● What the task requires:
Filter the listing so that only lines with the word "endpoints" remain.

● Data under study:
■ ■ ■ ■
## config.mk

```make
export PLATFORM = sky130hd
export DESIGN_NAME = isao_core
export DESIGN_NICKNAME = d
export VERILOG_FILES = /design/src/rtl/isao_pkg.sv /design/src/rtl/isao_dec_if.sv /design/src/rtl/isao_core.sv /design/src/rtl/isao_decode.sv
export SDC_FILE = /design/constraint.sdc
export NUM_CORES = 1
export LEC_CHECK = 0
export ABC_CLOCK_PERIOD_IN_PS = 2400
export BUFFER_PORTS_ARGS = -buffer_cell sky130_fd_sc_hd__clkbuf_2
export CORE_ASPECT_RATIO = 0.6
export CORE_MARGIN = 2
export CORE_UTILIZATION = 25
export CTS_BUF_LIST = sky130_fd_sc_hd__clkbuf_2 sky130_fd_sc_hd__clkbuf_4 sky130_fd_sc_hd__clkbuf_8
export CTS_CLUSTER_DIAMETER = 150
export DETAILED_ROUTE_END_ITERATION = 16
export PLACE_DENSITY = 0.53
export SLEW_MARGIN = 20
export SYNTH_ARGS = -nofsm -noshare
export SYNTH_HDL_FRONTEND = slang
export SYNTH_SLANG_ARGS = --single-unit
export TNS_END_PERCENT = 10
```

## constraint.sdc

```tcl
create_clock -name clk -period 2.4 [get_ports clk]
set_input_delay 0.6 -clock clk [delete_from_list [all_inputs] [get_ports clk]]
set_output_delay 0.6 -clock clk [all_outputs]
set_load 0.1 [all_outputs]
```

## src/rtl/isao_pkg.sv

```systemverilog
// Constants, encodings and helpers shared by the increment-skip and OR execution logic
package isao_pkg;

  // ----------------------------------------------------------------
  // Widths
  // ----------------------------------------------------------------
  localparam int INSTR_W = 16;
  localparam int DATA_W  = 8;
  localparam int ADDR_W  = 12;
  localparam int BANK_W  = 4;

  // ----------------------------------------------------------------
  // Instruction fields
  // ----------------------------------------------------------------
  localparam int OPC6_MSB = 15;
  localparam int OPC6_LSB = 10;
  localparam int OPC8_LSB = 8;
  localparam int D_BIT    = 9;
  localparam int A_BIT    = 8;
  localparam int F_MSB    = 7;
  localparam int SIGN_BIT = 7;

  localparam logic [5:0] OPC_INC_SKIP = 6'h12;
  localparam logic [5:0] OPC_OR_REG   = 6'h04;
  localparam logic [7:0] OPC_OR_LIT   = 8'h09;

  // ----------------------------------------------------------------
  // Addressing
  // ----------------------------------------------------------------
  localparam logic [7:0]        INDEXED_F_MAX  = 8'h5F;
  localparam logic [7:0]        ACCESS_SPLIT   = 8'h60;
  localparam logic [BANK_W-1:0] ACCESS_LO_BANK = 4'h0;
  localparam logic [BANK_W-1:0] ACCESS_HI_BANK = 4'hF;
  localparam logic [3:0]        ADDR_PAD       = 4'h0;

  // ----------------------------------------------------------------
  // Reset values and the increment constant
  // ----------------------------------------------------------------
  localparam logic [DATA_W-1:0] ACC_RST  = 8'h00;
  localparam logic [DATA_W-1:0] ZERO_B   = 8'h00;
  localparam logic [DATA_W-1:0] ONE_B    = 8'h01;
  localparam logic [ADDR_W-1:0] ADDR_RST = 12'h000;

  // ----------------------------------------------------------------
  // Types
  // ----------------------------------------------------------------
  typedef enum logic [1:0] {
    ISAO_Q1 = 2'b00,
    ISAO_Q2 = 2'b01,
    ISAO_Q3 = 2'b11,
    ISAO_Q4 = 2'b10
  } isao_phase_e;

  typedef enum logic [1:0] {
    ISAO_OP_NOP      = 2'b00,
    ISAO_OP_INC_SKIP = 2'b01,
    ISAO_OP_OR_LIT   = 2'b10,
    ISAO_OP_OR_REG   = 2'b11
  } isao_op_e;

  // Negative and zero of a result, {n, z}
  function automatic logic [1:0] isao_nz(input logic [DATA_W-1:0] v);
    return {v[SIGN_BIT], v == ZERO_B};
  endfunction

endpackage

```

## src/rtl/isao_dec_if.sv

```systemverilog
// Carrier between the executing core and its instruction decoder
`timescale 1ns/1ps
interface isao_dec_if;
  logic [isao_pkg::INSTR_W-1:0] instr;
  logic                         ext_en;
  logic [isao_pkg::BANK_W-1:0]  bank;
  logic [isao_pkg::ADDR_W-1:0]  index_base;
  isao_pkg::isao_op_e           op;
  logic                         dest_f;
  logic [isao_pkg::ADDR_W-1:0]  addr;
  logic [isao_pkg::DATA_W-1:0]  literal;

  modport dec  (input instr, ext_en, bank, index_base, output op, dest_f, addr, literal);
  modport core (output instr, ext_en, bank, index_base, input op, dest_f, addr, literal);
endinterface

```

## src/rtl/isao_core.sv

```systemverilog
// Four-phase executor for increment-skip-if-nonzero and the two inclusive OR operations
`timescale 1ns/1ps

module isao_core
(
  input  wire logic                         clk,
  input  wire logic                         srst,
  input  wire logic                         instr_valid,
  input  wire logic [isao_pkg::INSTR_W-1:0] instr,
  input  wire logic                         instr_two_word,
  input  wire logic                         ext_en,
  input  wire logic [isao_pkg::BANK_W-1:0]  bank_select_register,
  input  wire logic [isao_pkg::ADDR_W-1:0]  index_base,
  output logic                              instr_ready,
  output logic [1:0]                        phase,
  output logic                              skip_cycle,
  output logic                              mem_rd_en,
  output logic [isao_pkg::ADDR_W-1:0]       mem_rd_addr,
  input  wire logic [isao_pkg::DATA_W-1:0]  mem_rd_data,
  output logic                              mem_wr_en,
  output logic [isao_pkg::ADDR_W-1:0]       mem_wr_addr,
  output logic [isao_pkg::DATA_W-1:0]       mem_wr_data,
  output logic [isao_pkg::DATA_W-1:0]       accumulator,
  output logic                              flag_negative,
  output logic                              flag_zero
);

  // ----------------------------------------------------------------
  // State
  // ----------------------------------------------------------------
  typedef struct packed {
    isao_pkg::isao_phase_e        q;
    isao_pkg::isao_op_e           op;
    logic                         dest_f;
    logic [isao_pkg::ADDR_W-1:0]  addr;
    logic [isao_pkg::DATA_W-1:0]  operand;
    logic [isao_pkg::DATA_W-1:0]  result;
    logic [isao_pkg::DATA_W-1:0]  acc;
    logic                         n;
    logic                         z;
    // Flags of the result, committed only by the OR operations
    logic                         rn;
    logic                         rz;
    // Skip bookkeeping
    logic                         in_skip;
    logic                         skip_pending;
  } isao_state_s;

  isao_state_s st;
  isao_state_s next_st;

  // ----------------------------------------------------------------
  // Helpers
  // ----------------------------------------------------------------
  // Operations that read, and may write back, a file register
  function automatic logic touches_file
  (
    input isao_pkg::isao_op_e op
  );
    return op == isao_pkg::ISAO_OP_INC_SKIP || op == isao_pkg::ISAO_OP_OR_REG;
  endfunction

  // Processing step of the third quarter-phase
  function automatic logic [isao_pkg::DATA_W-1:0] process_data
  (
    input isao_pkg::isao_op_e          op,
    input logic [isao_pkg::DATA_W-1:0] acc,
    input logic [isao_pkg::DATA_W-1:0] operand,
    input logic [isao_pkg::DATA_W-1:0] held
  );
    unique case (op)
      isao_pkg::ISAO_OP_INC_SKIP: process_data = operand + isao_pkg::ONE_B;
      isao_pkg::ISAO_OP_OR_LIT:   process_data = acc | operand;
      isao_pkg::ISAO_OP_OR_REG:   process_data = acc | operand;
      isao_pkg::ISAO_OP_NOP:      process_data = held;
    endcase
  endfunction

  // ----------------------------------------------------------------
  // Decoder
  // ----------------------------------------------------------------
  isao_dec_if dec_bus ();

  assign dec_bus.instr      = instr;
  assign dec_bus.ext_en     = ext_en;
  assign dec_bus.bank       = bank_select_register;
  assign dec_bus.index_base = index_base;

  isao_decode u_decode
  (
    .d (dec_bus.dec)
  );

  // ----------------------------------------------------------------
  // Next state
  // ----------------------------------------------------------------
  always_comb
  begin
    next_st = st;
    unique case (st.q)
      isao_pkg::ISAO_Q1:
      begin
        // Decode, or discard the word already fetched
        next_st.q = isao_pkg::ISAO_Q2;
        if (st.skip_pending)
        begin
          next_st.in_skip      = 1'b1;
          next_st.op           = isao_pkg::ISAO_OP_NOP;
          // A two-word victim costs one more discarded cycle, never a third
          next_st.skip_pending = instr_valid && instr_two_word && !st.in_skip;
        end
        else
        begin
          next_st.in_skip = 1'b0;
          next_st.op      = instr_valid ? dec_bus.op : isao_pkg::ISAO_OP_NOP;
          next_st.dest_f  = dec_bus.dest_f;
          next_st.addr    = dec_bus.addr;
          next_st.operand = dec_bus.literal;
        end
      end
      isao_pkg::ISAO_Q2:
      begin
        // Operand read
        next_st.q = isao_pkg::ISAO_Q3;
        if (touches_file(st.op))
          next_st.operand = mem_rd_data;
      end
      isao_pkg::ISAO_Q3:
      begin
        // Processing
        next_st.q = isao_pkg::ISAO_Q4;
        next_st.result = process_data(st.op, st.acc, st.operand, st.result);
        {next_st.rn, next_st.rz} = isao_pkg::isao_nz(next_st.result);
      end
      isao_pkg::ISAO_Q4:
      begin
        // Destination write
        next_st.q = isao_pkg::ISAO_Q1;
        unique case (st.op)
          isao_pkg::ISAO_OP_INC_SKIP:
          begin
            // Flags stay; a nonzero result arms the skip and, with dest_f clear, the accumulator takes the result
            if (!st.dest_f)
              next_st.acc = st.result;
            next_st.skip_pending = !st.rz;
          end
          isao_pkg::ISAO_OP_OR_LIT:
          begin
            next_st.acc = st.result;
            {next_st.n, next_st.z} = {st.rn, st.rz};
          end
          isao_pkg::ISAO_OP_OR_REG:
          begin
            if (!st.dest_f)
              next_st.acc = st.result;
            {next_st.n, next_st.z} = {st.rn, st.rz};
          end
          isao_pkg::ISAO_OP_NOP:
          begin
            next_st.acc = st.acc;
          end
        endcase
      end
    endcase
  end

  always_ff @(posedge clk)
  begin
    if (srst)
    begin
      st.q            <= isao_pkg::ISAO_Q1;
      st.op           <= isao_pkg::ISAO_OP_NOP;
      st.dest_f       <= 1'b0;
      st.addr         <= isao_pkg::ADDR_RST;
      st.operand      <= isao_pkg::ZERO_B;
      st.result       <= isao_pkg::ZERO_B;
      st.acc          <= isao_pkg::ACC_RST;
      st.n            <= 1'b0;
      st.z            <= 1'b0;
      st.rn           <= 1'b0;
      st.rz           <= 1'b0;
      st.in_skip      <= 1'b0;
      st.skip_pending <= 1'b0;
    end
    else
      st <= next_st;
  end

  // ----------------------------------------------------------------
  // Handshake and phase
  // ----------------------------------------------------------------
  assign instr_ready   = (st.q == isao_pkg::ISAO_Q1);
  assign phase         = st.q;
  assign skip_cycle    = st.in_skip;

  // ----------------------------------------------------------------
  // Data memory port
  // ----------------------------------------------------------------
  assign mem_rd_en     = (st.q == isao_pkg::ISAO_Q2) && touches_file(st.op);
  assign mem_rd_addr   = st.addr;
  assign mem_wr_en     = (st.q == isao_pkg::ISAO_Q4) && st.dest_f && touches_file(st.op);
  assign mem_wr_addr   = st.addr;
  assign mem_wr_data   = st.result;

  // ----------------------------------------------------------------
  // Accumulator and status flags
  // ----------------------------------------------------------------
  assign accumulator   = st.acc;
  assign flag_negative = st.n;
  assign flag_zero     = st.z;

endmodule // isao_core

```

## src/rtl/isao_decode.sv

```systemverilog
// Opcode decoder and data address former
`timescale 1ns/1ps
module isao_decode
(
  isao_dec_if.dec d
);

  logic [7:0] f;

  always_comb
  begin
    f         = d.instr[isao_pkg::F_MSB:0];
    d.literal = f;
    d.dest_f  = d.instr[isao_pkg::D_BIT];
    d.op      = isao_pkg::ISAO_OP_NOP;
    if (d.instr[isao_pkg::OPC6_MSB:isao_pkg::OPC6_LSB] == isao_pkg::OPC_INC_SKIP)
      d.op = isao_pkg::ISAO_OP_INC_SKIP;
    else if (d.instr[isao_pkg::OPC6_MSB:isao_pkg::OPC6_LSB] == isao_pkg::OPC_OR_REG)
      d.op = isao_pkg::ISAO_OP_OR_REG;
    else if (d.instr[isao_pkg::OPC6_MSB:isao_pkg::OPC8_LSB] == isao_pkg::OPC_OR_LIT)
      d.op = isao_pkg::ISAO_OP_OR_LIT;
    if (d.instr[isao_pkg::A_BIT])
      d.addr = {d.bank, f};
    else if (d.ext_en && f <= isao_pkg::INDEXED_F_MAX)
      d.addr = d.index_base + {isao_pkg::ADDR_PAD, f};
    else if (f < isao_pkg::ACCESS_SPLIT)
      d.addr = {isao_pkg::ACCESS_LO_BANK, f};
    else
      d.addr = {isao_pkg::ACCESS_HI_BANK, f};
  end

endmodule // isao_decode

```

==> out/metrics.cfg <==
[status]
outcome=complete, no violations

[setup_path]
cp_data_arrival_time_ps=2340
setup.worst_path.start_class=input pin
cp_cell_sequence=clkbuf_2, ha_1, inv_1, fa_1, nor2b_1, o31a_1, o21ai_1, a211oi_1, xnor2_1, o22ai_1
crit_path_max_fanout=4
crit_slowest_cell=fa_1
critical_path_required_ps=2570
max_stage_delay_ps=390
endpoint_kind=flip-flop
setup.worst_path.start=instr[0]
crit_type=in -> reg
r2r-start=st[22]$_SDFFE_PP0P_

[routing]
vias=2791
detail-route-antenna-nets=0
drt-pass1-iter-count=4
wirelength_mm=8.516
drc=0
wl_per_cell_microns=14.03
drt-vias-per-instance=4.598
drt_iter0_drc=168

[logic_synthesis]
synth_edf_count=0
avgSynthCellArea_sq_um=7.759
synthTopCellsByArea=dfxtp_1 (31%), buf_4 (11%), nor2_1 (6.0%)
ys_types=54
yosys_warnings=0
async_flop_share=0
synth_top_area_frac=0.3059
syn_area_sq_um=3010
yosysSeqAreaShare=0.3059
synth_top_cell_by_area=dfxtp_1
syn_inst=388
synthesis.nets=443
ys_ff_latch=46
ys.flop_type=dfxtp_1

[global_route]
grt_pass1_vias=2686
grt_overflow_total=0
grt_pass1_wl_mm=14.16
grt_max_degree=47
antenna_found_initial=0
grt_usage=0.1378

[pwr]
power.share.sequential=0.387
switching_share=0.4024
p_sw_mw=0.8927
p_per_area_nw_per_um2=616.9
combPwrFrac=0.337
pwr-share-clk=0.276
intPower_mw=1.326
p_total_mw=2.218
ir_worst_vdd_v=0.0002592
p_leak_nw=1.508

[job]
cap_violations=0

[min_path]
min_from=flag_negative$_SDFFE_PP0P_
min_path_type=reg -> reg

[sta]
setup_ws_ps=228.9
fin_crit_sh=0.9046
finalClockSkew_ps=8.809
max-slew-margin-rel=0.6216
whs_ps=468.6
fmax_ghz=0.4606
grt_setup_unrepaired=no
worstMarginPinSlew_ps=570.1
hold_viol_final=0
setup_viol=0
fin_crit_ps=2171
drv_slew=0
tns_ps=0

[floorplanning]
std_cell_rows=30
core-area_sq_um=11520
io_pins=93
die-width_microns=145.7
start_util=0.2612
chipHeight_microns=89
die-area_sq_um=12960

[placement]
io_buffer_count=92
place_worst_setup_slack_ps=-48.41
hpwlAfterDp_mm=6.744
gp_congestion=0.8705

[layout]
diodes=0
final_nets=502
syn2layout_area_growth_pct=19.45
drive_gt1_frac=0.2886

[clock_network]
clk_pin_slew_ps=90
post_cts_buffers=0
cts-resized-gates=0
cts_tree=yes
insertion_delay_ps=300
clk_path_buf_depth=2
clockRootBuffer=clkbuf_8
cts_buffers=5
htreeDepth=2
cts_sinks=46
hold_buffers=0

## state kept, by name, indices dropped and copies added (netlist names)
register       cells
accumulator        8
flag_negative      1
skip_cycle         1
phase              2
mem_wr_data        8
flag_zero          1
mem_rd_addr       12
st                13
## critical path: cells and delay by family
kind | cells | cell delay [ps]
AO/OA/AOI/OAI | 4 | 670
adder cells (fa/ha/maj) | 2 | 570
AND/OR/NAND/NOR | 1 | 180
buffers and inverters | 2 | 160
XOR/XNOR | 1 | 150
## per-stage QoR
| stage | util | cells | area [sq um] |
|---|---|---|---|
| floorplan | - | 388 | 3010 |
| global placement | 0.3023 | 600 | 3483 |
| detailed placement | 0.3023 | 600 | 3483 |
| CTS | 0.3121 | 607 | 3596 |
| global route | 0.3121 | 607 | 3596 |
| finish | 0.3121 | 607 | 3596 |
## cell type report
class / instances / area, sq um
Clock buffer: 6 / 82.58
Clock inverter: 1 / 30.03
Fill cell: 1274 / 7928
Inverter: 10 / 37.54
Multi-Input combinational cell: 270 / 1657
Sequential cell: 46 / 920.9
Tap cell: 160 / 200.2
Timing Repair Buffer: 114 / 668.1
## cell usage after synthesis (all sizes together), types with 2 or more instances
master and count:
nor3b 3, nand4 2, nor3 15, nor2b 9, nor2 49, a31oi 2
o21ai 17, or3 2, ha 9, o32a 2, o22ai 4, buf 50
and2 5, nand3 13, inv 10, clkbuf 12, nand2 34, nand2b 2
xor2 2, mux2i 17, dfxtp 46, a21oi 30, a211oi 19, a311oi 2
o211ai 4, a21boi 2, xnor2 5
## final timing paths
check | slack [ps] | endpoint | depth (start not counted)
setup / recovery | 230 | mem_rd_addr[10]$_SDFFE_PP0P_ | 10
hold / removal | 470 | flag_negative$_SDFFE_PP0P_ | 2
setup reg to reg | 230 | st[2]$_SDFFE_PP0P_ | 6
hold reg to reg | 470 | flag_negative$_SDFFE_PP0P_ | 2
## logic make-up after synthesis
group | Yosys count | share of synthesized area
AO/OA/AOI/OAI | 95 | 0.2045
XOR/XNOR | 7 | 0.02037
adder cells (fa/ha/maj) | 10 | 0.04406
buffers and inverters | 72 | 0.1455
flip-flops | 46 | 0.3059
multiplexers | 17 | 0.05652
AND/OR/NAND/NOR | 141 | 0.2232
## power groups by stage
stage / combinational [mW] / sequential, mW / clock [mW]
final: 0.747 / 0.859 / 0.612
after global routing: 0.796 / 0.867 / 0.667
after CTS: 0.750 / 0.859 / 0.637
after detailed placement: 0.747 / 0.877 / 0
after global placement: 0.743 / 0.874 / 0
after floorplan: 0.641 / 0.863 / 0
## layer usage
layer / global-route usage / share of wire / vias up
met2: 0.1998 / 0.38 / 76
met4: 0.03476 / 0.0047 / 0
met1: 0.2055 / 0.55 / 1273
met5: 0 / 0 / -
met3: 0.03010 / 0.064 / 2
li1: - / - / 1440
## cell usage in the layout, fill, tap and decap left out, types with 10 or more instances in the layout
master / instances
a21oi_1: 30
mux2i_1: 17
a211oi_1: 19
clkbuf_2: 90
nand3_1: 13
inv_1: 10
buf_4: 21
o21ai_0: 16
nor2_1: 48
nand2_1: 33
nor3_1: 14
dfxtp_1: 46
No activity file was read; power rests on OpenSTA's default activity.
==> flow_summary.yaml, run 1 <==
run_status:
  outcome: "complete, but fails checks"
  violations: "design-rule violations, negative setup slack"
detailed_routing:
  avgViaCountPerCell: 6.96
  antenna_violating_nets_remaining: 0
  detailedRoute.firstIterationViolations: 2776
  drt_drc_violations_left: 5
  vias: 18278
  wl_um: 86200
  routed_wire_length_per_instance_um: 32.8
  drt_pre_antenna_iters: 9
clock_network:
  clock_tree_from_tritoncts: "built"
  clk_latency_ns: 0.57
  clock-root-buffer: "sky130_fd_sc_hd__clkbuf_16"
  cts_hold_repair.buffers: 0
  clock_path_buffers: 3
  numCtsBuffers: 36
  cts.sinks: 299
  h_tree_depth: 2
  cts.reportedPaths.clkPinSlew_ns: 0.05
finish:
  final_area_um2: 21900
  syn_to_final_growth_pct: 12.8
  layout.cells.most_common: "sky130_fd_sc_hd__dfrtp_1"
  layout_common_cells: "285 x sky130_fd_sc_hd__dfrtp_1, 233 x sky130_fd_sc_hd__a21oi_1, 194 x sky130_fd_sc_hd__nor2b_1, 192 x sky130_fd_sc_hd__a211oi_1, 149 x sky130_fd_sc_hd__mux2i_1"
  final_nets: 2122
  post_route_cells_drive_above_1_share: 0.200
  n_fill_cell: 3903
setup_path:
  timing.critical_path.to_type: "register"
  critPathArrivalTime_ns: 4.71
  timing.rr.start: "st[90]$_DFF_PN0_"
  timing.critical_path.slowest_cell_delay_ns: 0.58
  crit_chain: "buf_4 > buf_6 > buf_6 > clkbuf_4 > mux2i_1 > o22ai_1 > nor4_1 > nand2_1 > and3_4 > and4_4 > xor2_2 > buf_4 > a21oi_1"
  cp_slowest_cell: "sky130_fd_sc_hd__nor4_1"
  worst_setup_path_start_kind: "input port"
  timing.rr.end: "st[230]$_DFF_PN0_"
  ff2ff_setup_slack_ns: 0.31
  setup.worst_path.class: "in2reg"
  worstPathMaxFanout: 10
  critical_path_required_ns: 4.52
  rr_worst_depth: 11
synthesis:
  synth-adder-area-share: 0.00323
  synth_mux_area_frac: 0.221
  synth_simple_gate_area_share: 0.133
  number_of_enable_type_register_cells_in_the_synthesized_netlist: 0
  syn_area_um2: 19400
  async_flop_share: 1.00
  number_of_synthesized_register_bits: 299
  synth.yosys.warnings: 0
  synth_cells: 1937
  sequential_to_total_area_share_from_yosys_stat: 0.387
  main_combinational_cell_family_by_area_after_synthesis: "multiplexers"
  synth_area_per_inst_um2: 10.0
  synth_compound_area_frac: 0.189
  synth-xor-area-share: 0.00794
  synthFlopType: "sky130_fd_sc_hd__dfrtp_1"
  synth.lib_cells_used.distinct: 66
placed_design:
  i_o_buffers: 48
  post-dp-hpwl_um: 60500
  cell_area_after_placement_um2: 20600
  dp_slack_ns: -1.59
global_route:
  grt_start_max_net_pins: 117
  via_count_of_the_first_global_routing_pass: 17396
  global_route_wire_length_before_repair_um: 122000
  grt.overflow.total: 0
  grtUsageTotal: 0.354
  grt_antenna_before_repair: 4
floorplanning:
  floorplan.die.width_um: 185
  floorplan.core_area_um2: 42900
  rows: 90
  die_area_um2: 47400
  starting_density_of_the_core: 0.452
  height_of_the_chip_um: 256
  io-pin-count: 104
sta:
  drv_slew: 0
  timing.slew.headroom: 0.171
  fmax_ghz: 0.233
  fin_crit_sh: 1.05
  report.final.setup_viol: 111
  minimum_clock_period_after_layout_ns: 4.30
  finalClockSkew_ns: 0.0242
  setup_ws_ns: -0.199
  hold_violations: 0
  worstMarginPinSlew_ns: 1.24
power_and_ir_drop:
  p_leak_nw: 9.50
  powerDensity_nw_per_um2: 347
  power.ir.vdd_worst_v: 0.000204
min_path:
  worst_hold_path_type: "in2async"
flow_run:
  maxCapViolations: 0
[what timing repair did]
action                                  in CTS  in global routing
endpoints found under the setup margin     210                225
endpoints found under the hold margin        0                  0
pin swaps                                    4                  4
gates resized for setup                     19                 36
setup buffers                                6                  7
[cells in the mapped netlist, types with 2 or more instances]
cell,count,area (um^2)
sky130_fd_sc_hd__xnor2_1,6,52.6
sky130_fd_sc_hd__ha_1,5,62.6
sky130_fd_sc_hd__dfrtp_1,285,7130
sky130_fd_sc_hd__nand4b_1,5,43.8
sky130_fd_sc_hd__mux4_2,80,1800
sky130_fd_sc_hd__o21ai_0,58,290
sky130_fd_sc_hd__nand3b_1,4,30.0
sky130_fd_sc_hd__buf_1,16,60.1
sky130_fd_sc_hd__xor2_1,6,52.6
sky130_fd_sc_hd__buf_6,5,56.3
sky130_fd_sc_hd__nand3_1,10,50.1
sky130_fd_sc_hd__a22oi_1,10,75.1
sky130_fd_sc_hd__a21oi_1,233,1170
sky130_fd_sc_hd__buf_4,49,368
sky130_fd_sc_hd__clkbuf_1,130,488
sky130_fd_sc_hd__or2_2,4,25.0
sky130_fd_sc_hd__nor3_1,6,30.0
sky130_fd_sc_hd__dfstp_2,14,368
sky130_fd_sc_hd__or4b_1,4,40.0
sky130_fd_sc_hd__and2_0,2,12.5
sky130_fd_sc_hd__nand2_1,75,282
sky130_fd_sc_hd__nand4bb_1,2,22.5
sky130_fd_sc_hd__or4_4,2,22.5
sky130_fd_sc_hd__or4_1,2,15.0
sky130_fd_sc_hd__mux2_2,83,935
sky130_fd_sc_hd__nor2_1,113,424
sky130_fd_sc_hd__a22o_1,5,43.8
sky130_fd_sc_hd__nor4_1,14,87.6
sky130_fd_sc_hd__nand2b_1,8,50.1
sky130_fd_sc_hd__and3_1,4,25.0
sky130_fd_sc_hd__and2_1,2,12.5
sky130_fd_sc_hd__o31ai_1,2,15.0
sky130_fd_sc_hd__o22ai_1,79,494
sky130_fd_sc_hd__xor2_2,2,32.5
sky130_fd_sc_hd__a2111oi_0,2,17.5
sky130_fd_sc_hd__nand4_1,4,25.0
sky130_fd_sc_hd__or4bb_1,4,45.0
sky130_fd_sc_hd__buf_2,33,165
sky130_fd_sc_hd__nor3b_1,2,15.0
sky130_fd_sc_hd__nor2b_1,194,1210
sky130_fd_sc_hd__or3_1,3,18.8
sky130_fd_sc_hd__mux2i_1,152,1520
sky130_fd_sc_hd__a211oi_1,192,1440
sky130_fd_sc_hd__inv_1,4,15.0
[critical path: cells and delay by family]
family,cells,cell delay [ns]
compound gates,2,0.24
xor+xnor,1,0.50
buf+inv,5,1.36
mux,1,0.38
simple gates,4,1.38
■ ■ ■ ■
● Result:
endpoints found under the setup margin     210                225
endpoints found under the hold margin        0                  0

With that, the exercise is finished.